Research into how informal practices fuel and entrench corruption
Recently, researchers from the Basel Institute, University College London (UCL), SOAS London and other international institutions met in Basel to take stock of progress made and discuss next steps in their new anti-corruption research project on “Informal Governance and Corruption”. Emerging evidence from the fieldwork, carried out in East Africa, Central Asia and the Caucasus, suggests that informal practices are not only essential for regime survival but also associated with the prevalence of high levels of corruption.
The multidisciplinary research team found that networks of political elites and influential business interests actively use informal practices of co-optation, control and camouflage to effect a particularistic redistribution of resources and protect the status quo from contestation. These initial findings point to the need of acknowledging this particular functionality of corruption for the purpose of coming up with solutions that go to the heart of the problem.

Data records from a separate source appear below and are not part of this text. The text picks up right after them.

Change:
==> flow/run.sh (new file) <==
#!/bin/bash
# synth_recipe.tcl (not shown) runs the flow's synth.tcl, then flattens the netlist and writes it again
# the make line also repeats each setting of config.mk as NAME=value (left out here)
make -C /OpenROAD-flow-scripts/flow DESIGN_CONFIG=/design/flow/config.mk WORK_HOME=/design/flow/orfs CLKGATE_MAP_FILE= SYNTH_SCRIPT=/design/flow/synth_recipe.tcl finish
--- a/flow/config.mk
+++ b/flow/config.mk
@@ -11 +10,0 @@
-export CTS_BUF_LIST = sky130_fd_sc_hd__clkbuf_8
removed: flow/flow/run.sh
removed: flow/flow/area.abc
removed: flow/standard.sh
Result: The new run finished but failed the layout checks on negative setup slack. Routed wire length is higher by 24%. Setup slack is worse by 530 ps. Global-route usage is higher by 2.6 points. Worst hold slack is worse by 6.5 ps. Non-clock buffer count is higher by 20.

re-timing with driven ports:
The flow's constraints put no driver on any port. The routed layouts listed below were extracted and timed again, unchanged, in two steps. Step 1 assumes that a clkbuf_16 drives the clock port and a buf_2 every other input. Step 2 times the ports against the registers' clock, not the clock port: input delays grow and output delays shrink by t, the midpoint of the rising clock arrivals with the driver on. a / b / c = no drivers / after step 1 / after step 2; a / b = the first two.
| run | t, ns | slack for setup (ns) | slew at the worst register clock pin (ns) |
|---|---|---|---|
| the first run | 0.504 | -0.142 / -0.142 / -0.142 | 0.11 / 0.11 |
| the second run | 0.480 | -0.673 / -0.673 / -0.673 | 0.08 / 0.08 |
This design comes from an exercise in tuning for small area and a short achievable clock period on the open sky130 flow, not from production work. RTL that was checked went through simulation tests only; none was proved equivalent to the original. Power is estimated from default activity; no workload was simulated.

==> flow/design.v <==
module quad(clk, rst, A, B, Z, c, i);
parameter W = 14;
input clk, rst, A, B, Z;
output reg [W-1:0] c;    
output reg [W-1:0] i;    
reg [1:0] Ad, Bd;        
reg en;                  
reg dir;                 
reg [2:0] Zc;            
reg last_good;
always @(posedge clk) begin
    if (rst) begin
        Ad <= 2'b0;
        Bd <= 2'b0;
        en <= 1'b0;
    end else begin
        Ad <= {Ad[0], A};
        Bd <= {Bd[0], B};
        en <= Ad[0] ^ Ad[1] ^ Bd[0] ^ Bd[1];
    end
    dir <= Ad[0] ^ Bd[1];
end
wire good_one = &Zc;
wire good_zero = ~|Zc;
wire index_pulse = good_one & ~last_good;
wire [W-1:0] p = dir ? c : ~c;
wire [W-1:0] t;
assign t[0] = en;
genvar k;
generate for (k = 1; k < W; k = k + 1) begin : g_t
    assign t[k] = en & (&p[k-1:0]);
end endgenerate
always @(posedge clk) begin
    if (rst) begin
        Zc <= 3'b0;
        last_good <= 1'b0;
        c <= {W{1'b0}};
        i <= {W{1'b0}};
    end else begin
        if (Z && !good_one) Zc <= Zc + 3'd1;
        else if (!good_zero) Zc <= Zc - 3'd1;
        if (good_one) last_good <= 1'b1;
        else if (good_zero) last_good <= 1'b0;
        c <= c ^ t;
        if (index_pulse) i <= c;
    end
end
endmodule
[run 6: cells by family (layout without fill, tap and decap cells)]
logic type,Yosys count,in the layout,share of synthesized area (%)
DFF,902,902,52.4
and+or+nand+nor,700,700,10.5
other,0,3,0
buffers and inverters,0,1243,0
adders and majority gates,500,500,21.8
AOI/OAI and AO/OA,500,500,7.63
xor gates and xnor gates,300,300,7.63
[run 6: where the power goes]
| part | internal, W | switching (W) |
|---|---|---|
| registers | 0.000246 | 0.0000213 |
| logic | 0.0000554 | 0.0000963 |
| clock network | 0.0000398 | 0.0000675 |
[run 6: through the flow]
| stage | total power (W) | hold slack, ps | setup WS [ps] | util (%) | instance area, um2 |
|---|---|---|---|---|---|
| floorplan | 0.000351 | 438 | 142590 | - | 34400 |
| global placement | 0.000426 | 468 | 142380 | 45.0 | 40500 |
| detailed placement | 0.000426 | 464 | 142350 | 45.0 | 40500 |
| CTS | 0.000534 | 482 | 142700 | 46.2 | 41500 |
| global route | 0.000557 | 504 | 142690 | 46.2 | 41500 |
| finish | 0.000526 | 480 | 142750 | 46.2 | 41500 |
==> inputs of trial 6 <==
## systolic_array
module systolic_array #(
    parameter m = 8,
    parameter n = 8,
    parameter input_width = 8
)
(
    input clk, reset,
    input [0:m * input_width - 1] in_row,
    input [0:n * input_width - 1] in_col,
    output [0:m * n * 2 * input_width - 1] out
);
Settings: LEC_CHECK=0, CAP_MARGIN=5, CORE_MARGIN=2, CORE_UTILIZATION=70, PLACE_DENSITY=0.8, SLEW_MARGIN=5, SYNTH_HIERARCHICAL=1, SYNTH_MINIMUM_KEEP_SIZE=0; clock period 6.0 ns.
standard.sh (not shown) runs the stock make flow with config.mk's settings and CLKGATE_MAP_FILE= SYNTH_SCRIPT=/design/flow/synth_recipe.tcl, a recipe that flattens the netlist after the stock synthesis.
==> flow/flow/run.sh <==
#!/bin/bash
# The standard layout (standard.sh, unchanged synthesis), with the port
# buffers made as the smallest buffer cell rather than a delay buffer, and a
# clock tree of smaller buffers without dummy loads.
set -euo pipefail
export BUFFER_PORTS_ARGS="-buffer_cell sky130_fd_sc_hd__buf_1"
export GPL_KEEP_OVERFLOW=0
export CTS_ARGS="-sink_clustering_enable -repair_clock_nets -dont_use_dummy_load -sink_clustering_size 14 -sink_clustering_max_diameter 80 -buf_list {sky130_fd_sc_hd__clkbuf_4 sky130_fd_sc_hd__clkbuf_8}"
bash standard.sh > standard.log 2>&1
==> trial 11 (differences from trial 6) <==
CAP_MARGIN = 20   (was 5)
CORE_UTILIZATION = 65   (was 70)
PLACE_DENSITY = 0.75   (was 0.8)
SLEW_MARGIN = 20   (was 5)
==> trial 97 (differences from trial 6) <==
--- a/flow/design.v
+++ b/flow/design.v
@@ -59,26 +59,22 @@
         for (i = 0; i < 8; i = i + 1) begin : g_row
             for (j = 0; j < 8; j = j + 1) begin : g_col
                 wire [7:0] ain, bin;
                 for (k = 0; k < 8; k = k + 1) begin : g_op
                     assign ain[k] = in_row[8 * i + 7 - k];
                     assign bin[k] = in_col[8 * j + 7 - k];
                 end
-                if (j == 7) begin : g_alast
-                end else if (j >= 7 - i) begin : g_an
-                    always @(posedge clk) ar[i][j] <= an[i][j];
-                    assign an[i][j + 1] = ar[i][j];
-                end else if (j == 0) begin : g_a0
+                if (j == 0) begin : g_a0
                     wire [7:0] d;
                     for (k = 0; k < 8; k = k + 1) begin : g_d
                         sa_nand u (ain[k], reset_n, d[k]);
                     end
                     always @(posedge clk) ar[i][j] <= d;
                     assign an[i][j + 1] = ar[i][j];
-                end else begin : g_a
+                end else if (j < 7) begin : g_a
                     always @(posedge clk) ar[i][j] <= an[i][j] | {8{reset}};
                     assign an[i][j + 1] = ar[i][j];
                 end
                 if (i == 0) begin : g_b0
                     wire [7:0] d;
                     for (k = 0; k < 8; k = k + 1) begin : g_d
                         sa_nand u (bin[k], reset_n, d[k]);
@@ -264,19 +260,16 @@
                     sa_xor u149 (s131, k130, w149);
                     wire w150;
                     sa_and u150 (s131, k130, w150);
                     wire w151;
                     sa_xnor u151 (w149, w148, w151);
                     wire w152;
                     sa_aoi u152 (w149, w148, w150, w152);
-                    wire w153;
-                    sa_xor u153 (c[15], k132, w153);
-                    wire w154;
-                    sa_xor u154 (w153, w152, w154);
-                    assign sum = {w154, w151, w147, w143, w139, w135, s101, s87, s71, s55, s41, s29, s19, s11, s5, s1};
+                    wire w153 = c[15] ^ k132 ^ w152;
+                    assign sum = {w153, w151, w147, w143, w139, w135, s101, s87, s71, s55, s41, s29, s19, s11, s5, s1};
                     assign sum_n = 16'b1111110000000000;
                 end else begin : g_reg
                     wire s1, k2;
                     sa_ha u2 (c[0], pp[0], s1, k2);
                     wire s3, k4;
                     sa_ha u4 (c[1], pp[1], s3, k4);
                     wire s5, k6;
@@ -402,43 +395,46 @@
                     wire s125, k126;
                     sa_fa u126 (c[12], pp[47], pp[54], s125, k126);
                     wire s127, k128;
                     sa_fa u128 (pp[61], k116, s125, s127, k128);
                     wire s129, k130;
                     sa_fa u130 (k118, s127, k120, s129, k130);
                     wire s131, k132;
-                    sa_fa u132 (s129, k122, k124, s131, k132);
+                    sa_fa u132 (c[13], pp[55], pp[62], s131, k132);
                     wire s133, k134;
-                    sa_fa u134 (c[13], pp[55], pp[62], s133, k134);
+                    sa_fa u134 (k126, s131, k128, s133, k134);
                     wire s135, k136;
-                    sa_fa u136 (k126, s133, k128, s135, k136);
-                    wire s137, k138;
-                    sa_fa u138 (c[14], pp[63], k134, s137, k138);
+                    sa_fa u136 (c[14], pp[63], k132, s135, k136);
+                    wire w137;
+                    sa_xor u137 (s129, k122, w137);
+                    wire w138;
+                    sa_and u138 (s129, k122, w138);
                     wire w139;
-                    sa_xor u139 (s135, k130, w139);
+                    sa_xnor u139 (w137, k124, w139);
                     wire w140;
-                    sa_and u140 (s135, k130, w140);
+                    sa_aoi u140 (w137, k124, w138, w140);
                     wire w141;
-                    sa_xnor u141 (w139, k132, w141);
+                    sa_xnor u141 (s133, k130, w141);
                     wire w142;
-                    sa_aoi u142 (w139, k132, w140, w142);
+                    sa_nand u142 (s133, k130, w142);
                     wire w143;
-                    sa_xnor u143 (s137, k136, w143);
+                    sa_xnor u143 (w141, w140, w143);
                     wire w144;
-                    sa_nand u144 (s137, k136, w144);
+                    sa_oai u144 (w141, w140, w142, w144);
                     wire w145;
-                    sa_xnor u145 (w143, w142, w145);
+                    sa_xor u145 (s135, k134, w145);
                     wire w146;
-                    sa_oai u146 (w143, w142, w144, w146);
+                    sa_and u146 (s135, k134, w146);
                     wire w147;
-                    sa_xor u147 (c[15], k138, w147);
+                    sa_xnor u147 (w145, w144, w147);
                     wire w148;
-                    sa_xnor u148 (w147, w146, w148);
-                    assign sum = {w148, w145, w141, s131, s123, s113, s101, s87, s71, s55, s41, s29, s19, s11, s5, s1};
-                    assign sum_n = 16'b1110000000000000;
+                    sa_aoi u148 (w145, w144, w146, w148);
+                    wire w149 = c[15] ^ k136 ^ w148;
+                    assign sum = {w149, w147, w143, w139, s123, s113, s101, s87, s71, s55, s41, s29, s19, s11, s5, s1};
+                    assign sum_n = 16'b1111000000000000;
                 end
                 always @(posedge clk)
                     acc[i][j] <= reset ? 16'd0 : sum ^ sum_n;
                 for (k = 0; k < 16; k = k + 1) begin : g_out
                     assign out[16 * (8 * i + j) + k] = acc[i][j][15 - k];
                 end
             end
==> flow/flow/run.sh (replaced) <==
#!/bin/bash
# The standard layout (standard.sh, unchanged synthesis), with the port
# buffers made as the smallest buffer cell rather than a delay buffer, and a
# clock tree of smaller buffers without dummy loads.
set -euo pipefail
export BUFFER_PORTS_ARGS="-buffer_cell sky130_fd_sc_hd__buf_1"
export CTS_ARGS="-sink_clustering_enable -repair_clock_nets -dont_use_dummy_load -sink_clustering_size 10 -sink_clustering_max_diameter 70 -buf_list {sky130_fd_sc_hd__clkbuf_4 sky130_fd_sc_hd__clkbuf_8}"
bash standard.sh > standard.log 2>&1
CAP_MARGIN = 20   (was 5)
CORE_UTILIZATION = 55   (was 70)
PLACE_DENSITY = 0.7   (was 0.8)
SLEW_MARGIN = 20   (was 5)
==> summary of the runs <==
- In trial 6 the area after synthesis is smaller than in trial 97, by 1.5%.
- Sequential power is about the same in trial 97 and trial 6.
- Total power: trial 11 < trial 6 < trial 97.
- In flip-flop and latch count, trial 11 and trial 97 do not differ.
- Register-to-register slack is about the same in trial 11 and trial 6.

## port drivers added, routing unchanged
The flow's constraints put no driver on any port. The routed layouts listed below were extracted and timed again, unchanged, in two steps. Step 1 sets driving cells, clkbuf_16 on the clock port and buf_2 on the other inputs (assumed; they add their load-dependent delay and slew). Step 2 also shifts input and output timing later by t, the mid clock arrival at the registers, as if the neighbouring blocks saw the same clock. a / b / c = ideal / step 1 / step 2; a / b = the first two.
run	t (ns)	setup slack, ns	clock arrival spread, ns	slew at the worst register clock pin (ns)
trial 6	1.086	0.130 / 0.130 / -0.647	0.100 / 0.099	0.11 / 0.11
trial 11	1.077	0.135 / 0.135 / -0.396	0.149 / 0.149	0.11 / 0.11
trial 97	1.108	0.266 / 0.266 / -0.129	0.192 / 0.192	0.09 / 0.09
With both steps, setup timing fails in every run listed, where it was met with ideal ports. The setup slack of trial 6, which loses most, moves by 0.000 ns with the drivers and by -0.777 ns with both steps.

The research project on Informal Governance and Corruption - Transcending the Principal Agent and Collective Action Paradigms is one of the eight grants awarded by the Anti-Corruption Evidence Programme of the British Academy and the Department for International Development (DFID). The grants support world-leading multidisciplinary research to explore policies and interventions in different countries that have reduced corruption and helped address its negative impact on people's lives.
The conceptual framework on informal governance practices, developed by Claudia Baez Camargo from the Basel Institute with Alena Ledeneva from UCL, will be published in the forthcoming special issue on “Innovations in Corruption Studies in Europe and Beyond” of the Slavonic and East European Review.